A path planning method based on deep reinforcement learning for AUV in complex marine environment

The potential of autonomous underwater vehicle (AUV) on future applications is significant due to advancements in autonomy and intelligence. Path planning is a critical technology for AUV to perform operational missions in complex marine environments. To this end, this paper proposes a path planning method for AUV based on deep reinforcement learning. Initially, considering actual requirements, a complex marine environment model containing underwater terrain, sonobuoy detection, and ocean currents is established. Subsequently, the corresponding state space, action space, and reward function are formulated. Furthermore, to address the inherent limitations of existing deep reinforcement learning algorithms in terms of training efficiency, a mixed experience replay (MER) strategy is proposed.
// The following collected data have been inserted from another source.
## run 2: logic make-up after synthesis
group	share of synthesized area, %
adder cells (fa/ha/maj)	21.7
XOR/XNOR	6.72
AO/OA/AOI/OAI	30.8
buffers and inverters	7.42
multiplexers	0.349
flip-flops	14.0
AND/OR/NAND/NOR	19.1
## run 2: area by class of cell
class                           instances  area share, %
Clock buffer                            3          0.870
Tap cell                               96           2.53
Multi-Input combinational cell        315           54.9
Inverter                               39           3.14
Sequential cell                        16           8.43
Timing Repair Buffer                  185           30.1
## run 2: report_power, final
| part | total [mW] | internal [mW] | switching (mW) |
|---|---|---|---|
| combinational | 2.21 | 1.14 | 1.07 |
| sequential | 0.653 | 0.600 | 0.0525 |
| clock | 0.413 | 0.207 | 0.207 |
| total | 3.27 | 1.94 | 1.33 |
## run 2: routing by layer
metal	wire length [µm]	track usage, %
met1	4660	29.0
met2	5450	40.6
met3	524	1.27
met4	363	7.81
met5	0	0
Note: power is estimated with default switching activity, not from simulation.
This strategy aims to enhance the efficiency of sample learning by integrating prior knowledge and exploration experience. Lastly, a novel HMER-SAC algorithm for AUV path planning is proposed by integrating the Soft Actor–Critic (SAC) algorithm with the hierarchical reinforcement learning strategy and the MER strategy. The results of the simulation and experiment demonstrate that the method is capable of efficiently planning executable paths in complex marine environments and exhibits superior training efficiency, stability, and performance. [Display omitted] •A deep reinforcement learning-based path planning method for AUV is proposed.•A marine environment model including terrain, sonobuoys, and currents is built.•A mixed experience replay strategy is used to boost training efficiency.•Hierarchical reinforcement learning strategy is used for dimensionality reduction.